Libéré de Matignon et populaire dans les sondages, Edouard Philippe récuse toute autre ambition que de rester un incontournable trait d’union entre la majorité et la droite modérée, comme vendredi à Angers où il partagera avec des amis maires son expérience de la crise du coronavirus.

Plus de 80 jours après son départ de Matignon, Edouard Philippe continue de surfer dans les enquêtes d’opinion sur la vague de sympathie qui a gonflé avec la gestion de l’épidémie, caracolant en tête des classements des personnalités et autres baromètres de confiance, plébiscité à droite et salué à gauche. Que faire d’un tel capital ?

Après deux mois à basses ondes, durant lesquels il s’est replié sur sa mairie du Havre et a pris quelques vacances, M. Philippe a refait surface pour soutenir ses proches engagés dans les élections sénatoriales, à l’image du ministre Sébastien Lecornu ce mercredi dans l’Eure.

Il est surtout attendu vendredi matin à Angers, à l’invitation du maire Christophe Béchu (ex-LR) et de l’association qu’il a fondée « La République des maires », en point d’orgue d’une matinée d’ateliers consacrés à la gestion de la crise du coronavirus.

« On accueille l’un des nôtres, un élu local, un maire qui croit aux racines », vante M. Béchu qui savoure le coup de projecteur en évoquant ces « dizaines » de demandes de ses administrés, recalés malgré leur désir d’écouter l’ancien chef du gouvernement. « Il a pris une autre dimension », observe-t-il.

La place de M. Philippe dans le dispositif macronien reste toutefois encore à éclaircir. A son départ de Matignon, l’entourage de M. Macron avait fait savoir que M. Philippe avait accepté « d’aider le président » à « consolider la majorité ».

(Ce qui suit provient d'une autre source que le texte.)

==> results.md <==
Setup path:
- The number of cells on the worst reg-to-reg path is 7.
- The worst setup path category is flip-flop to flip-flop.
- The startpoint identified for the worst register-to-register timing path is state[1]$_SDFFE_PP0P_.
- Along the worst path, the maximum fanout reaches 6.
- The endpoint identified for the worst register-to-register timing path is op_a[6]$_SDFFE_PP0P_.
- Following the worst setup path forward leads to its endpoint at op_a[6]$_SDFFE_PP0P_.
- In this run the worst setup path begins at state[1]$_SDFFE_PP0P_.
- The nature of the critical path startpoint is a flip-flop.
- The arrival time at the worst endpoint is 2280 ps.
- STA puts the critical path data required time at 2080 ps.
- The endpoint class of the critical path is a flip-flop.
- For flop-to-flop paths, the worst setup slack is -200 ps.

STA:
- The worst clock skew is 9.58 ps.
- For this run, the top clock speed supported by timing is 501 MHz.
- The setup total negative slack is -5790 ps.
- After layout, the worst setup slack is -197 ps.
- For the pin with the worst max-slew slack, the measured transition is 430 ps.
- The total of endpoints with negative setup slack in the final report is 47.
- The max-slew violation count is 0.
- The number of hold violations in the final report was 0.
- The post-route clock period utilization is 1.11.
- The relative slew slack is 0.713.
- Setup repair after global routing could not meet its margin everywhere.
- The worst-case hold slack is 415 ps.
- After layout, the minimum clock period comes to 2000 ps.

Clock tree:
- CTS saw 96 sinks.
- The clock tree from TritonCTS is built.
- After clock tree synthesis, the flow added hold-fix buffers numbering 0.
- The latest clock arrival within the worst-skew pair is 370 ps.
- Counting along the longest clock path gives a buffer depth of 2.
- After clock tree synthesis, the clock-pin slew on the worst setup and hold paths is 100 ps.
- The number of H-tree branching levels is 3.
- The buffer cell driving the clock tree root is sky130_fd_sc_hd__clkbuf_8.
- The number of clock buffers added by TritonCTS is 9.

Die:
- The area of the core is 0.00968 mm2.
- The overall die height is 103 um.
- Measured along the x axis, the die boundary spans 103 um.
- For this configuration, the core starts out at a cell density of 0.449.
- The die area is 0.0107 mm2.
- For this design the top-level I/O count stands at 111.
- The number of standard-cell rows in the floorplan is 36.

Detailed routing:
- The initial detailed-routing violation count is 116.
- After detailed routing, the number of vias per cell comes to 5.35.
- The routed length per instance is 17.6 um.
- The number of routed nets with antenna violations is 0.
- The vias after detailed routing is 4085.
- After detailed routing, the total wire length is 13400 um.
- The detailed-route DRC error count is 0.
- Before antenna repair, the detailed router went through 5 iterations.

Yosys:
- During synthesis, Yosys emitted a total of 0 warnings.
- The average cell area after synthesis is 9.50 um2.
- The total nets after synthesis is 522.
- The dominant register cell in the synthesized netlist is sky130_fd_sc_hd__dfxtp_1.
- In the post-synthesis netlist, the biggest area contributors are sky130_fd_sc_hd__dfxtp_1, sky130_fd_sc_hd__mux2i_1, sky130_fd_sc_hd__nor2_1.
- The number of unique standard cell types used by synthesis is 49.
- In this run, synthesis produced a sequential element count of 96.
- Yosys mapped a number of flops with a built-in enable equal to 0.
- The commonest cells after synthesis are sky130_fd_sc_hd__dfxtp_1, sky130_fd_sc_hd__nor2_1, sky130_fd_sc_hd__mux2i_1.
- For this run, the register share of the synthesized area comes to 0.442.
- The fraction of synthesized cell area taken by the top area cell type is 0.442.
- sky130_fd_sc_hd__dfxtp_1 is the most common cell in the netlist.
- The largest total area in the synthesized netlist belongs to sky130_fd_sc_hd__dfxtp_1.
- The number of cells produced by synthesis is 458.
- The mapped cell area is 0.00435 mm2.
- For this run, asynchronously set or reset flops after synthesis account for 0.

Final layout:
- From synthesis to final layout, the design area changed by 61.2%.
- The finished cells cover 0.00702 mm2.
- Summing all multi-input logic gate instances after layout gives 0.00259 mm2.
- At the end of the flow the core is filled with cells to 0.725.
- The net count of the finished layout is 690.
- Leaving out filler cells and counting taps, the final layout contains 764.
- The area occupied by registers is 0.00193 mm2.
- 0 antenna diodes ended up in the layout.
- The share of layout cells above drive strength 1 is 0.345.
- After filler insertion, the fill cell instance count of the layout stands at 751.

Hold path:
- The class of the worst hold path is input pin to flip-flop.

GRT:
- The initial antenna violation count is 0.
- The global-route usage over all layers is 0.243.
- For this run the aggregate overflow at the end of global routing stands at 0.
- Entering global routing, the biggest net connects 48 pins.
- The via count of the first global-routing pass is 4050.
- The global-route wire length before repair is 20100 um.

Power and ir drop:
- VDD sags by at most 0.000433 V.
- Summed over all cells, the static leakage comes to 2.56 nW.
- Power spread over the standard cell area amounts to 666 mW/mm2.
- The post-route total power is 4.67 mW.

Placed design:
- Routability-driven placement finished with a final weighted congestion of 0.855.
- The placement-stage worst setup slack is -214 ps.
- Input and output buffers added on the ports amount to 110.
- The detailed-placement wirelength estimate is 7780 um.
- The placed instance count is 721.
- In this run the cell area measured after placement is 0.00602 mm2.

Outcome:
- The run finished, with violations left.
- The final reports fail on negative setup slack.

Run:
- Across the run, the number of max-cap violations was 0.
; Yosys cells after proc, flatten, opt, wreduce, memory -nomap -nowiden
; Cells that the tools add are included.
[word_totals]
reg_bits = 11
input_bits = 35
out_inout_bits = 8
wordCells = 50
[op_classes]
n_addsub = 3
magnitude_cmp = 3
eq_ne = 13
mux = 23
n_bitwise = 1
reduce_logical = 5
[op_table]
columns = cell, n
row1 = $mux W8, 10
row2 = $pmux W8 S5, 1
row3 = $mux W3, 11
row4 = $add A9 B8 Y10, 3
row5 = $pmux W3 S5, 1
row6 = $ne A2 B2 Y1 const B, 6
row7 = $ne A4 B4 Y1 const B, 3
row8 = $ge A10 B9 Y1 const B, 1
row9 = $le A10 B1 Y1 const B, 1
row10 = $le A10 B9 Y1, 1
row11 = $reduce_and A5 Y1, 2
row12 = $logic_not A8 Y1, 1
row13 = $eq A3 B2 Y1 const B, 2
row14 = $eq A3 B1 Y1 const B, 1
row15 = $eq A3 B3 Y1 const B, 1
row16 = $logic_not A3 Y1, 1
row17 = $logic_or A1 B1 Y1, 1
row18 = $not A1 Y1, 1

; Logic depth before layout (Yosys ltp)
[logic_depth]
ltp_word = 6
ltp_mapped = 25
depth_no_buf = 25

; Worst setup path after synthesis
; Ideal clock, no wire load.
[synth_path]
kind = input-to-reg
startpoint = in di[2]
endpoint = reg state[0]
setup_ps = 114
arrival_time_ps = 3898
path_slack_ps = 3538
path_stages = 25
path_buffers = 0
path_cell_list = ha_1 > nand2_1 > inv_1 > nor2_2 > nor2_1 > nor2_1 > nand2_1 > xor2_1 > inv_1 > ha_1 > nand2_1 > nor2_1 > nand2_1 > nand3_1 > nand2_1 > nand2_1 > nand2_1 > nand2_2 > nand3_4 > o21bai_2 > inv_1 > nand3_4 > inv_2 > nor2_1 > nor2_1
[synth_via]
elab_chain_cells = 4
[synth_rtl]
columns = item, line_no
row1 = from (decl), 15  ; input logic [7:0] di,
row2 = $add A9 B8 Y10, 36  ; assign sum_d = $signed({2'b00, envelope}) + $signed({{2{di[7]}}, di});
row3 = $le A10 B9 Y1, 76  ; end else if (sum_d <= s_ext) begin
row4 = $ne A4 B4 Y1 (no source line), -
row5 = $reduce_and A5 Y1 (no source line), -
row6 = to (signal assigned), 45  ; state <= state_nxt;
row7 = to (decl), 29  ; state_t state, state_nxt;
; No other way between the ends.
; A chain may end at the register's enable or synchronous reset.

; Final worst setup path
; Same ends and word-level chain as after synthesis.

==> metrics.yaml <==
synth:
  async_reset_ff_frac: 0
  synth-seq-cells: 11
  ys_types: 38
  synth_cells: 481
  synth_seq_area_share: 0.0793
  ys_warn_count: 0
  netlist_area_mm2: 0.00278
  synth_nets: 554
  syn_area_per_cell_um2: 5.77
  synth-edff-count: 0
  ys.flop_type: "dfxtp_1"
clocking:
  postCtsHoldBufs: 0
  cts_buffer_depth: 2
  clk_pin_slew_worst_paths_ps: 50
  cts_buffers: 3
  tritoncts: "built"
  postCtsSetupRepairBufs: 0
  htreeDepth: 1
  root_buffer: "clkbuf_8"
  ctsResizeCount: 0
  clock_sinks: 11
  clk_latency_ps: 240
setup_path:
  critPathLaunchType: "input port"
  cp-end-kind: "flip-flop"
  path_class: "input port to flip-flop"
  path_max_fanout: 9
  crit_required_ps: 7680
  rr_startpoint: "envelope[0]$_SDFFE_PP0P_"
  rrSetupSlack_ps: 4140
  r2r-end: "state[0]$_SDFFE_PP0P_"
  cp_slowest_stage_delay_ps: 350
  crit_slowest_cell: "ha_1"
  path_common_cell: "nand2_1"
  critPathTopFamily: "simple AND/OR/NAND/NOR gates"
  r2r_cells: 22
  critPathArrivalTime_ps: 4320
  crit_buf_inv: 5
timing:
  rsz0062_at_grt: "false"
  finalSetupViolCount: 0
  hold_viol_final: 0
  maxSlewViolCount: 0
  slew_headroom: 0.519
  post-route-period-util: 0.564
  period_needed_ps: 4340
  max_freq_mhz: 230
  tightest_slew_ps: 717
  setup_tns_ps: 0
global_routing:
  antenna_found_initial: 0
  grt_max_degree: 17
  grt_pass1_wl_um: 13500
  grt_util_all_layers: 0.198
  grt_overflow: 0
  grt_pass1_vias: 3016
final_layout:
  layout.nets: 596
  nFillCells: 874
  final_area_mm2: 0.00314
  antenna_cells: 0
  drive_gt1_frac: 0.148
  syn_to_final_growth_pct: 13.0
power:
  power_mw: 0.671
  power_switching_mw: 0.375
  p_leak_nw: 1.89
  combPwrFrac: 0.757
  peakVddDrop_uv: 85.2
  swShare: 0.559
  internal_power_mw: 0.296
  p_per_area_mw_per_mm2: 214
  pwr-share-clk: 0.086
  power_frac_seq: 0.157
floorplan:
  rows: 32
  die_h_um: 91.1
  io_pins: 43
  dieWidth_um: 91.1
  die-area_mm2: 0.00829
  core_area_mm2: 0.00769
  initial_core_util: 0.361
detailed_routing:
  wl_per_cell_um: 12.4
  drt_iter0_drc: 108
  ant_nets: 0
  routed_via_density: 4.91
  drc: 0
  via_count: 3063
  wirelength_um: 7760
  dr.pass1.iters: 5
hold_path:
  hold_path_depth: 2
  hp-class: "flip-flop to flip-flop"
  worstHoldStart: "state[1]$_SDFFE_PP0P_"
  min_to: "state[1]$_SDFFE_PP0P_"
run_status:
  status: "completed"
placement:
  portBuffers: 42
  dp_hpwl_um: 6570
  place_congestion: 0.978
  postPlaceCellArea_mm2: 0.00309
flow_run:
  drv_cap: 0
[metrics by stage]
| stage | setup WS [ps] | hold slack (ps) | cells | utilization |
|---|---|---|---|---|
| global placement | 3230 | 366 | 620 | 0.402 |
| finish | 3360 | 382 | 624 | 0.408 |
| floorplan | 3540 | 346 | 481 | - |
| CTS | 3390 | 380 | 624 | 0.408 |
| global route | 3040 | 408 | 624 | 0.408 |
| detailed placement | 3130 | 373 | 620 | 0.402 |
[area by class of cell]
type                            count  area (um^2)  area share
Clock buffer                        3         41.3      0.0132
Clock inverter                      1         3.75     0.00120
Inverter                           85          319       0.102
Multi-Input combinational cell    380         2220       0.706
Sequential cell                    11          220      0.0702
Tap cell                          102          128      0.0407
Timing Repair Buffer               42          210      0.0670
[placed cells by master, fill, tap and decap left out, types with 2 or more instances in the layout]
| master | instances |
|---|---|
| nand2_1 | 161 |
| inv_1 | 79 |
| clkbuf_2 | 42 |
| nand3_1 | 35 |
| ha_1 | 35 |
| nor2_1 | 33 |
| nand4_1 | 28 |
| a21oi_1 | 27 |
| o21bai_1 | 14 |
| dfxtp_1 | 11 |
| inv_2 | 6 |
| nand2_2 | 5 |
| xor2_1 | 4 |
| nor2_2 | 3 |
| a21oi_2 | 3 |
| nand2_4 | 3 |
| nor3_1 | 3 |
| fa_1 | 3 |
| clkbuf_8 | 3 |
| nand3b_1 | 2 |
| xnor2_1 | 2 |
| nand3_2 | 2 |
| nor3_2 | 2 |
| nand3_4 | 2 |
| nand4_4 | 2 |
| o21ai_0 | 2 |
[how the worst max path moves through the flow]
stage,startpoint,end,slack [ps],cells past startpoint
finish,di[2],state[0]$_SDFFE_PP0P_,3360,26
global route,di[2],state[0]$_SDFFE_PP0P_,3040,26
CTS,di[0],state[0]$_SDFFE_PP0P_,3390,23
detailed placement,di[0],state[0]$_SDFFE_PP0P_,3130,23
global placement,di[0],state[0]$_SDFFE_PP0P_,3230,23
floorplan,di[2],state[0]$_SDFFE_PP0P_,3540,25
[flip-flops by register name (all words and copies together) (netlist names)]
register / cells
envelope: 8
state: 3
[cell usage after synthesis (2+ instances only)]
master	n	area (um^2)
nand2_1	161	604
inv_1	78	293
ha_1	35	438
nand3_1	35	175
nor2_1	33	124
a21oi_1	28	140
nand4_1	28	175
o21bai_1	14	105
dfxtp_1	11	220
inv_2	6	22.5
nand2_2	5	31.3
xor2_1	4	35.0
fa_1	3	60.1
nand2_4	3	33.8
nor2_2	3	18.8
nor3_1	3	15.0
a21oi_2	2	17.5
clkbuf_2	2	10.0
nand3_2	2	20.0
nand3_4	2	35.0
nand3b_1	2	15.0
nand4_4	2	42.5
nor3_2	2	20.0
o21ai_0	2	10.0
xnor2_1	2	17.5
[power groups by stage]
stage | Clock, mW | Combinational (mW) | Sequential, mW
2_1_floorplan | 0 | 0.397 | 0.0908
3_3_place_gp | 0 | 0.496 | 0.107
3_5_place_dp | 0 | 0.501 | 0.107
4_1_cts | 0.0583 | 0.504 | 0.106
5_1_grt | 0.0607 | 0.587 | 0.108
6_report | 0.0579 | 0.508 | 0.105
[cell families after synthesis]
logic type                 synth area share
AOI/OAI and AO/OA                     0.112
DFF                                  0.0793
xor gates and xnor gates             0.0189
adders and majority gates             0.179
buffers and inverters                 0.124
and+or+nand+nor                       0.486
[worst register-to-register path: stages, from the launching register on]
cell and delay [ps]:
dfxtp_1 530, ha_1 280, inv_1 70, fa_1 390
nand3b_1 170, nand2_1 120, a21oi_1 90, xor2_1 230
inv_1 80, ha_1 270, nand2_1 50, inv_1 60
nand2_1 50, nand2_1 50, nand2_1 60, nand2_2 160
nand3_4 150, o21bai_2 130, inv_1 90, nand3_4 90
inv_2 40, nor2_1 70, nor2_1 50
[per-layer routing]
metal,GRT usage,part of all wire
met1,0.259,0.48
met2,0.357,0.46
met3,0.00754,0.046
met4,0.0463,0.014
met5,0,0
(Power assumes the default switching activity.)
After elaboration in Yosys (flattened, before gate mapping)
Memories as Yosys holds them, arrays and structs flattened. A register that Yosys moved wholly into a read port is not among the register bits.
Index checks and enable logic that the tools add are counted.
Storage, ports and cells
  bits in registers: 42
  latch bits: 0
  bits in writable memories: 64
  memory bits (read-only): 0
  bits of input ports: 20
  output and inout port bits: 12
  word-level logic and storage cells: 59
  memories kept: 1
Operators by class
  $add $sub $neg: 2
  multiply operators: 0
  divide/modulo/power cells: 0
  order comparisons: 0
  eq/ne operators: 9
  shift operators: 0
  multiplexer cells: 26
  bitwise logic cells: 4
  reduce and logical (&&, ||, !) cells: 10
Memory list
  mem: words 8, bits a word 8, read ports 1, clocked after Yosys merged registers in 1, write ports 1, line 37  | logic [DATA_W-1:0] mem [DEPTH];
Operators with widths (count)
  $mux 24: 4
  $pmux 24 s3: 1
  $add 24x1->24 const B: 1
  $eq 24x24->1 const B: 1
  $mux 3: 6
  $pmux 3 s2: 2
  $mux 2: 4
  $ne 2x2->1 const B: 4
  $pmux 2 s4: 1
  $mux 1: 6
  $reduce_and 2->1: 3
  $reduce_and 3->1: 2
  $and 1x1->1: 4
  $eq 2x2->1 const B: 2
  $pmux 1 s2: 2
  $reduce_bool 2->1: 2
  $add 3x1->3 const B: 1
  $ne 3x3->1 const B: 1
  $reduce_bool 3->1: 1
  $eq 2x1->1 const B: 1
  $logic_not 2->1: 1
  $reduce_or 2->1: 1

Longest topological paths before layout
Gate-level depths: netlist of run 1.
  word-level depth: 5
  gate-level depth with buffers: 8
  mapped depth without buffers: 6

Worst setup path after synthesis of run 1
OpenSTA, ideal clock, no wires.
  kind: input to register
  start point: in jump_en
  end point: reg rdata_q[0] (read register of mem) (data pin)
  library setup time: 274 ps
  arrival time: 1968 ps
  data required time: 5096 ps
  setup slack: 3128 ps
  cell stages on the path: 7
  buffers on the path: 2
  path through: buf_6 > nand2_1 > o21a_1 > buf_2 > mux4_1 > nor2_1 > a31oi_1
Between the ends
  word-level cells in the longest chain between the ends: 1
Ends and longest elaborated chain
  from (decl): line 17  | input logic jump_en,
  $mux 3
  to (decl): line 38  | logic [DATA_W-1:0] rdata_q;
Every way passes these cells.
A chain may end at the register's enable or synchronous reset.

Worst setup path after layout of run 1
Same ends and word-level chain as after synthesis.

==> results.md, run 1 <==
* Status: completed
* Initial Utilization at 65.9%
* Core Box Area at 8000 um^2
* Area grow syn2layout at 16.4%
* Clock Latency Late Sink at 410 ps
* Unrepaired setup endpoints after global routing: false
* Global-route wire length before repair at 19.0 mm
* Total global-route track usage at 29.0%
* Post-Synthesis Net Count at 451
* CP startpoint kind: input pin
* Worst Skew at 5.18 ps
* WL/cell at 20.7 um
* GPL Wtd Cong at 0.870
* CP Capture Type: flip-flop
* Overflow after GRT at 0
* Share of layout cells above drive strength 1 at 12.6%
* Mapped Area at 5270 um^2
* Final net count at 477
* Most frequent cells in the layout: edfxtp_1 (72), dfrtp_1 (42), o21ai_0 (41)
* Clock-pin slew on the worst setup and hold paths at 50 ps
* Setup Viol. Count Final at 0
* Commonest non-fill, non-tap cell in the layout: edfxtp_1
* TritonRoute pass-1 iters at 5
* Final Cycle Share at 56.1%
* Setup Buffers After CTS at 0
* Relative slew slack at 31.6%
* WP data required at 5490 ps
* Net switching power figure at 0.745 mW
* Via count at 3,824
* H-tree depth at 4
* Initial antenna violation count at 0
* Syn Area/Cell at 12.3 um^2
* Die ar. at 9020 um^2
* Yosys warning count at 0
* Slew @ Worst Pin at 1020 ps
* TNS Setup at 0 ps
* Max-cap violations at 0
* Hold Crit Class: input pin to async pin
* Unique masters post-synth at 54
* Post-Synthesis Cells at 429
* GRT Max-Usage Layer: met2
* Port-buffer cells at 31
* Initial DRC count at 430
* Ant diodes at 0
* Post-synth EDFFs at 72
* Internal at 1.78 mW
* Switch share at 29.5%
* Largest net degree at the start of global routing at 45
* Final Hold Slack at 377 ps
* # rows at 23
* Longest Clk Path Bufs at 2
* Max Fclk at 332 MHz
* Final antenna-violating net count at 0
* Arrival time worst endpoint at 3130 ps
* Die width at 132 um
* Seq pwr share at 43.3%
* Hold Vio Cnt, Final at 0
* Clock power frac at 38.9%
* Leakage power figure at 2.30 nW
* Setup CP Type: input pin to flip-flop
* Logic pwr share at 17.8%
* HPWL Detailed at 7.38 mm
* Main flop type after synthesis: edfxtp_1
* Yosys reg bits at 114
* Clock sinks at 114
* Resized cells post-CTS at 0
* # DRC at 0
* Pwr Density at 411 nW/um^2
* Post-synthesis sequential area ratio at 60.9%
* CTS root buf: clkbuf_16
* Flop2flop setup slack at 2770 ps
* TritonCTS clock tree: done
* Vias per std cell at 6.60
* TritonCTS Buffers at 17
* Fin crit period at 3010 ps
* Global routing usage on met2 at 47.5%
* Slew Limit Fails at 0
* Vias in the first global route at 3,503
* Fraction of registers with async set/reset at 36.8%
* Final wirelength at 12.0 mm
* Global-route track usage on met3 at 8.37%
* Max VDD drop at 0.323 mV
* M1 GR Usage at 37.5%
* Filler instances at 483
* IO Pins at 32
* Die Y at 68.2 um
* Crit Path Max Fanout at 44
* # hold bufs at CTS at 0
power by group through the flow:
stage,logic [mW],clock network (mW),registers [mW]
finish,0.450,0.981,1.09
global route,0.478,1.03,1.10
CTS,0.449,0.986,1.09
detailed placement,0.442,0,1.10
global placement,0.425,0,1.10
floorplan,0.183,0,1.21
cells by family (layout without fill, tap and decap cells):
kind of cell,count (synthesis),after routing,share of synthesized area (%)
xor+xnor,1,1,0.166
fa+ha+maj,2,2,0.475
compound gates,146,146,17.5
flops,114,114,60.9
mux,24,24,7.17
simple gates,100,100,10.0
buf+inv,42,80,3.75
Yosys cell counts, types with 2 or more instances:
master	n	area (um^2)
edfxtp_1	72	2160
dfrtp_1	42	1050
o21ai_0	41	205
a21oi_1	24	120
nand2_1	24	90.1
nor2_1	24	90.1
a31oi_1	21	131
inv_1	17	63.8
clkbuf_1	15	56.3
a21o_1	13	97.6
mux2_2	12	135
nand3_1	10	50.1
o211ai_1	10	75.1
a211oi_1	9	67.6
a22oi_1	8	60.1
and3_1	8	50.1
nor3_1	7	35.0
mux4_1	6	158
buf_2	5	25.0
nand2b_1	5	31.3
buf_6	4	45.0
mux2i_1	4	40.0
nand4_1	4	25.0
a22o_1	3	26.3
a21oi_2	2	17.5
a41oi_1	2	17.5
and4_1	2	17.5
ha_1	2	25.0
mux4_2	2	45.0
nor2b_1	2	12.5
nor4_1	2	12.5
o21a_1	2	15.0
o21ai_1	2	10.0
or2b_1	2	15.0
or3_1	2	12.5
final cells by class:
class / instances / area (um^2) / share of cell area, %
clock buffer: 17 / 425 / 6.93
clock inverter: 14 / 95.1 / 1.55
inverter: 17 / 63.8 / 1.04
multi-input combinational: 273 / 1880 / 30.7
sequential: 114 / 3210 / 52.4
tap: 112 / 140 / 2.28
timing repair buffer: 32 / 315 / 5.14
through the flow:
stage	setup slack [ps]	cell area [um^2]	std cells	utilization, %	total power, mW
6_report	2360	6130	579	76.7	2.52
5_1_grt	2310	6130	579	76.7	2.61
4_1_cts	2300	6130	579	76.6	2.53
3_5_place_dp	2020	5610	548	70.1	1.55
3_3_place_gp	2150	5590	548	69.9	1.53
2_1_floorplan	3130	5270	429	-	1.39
===== src/rtl/soc_bus_pkg.sv =====
// Shared definitions for the pipeline memory bus arbiter: FSM encoding and bus constants.
package soc_bus_pkg;

  typedef enum logic [1:0] {
    IDLE    = 2'd0,
    DATA    = 2'd1,
    INSTR   = 2'd2,
    RELEASE = 2'd3
  } bus_state_t;

  localparam logic [3:0] BUS_STRB_NONE = 4'b0000;

endpackage


===== src/rtl/bus_timeout_cnt.sv =====
// Counts cycles a bus access waits for BusReady; expired fires in the wait cycle that reaches TIMEOUT.
module bus_timeout_cnt #(
  parameter int TIMEOUT = 0,
  parameter int TO_W    = 8
) (
  input  logic clk,
  input  logic rst,
  input  logic clear,
  input  logic enable,
  output logic expired
);

  generate
    if (TIMEOUT > 0) begin : g_cnt
      logic [TO_W-1:0] count;

      always_ff @(posedge clk) begin
        if (!rst) begin
          count <= '0;
        end else if (clear) begin
          count <= '0;
        end else if (enable) begin
          count <= count + {{(TO_W-1){1'b0}}, 1'b1};
        end
      end

      // The increment happening this cycle is the one that reaches TIMEOUT.
      assign expired = enable && (count == TO_W'(TIMEOUT - 1));
    end else begin : g_off
      logic unused_ctrl;
      assign unused_ctrl = clk ^ rst ^ clear ^ enable;
      assign expired     = 1'b0;
    end
  endgenerate

endmodule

Une mission vague, jamais détaillée d’un côté comme de l’autre. « Je n’ai pas eu de précision, d’explication sur ce que le président attendrait d’Edouard », souligne l’eurodéputé Gilles Boyer, ami de M. Philippe.

Mais « Edouard Philippe, c’est un atout pour la majorité » qu’il « a contribué pendant trois ans à élargir » en faisant se rapprocher des électeurs « qui souhaitaient la réussite du président, étaient déconcertés par Les Républicains mais ne voulaient pas adhérer à La République en marche », ajoute-t-il.

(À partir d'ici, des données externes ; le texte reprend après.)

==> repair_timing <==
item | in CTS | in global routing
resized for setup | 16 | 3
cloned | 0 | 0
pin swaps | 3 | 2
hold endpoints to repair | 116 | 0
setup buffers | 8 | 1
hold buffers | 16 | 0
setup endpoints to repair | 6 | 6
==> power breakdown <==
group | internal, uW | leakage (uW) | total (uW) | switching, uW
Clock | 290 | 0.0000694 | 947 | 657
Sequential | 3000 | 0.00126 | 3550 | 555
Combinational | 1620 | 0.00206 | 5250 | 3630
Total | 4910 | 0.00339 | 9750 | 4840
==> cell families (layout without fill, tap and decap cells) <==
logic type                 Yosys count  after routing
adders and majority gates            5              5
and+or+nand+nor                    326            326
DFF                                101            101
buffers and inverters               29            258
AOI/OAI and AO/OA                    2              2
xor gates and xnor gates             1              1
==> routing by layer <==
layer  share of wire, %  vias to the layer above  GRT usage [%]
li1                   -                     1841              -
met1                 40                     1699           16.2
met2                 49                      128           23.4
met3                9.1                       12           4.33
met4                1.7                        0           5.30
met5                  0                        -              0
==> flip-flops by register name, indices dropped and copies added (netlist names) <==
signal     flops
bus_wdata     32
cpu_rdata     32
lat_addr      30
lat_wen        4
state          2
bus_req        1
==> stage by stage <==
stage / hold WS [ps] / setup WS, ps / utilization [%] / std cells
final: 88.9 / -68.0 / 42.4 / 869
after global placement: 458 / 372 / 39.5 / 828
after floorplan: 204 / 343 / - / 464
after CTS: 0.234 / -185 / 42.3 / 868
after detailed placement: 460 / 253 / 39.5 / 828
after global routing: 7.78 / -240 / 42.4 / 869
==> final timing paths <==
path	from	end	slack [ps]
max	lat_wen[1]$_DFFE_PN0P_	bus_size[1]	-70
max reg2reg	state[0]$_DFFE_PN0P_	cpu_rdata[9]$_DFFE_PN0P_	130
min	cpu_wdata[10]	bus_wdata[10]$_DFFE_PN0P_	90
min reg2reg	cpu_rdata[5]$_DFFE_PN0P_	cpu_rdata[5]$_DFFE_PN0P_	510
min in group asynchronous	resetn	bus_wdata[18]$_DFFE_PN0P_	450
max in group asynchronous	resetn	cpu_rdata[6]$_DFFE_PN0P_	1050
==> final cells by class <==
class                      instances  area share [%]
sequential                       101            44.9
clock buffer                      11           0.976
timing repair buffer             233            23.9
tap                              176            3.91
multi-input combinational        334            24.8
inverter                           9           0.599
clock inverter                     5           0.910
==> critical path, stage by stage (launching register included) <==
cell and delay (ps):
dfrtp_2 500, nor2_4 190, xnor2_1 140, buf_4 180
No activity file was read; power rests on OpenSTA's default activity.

L’ancien Premier ministre poursuivrait donc cette tâche. A Angers, il s’adressera ainsi à un public de maires de droite modérée, certains ayant quitté LR, et qui soutiennent l’action du gouvernement.

Malgré leur proximité revendiquée avec la majorité, certains d’entre eux ont été échaudés d’avoir dû affronter des candidats LREM aux municipales. « C’est là qu’on voit que les lignes ne sont pas encore stables », analyse M. Boyer, en notant que pour ces élus, M. Philippe, ex-LR et héritier d’Alain Juppé, fait donc office de trait d’union avec la majorité.

Une passerelle importante, à l’heure où M. Macron souhaite construire une « maison commune » en vue de la présidentielle de 2022. Cette stature pourrait-elle, pour autant, conduire M. Philippe à structurer plus formellement sa petite entreprise politique, fort de son réseau d’élus locaux ?

Les adhérents de « La République des maires » se retrouveront d’ailleurs vendredi après-midi pour « un temps plus statutaire », « pour se poser des questions sur la suite », glisse M. Béchu.

Cependant, « Edouard, il a deux caractéristiques: il est très libre et sa loyauté est évidente. Et Emmanuel Macron le sait parfaitement », assure le député Thierry Solère.

Un autre ami abonde: « La grande force d’Edouard est que rien de ce qu’il montre n’est différent de ce qu’il est. Il est loyal, point barre. Tous les débats: +et si…+, ce sont des débats qui n’ont pas lieu d’être », s’agace-t-il.

« Il a quitté Matignon avec plein d’envies », souligne le même proche. « Il a du jus, de l’énergie, il est jeune, il a, je crois, le sentiment du devoir accompli. Pour lui, l’éventail des possibles est vaste », appuie-t-il.

M. Philippe, 49 ans, devrait devenir prochainement administrateur indépendant du groupe informatique Atos et entame l’écriture d’un livre, « mélange de récit et d’essai sur ce que peut représenter de diriger un pays comme la France en 2020 » selon son co-auteur Gilles Boyer.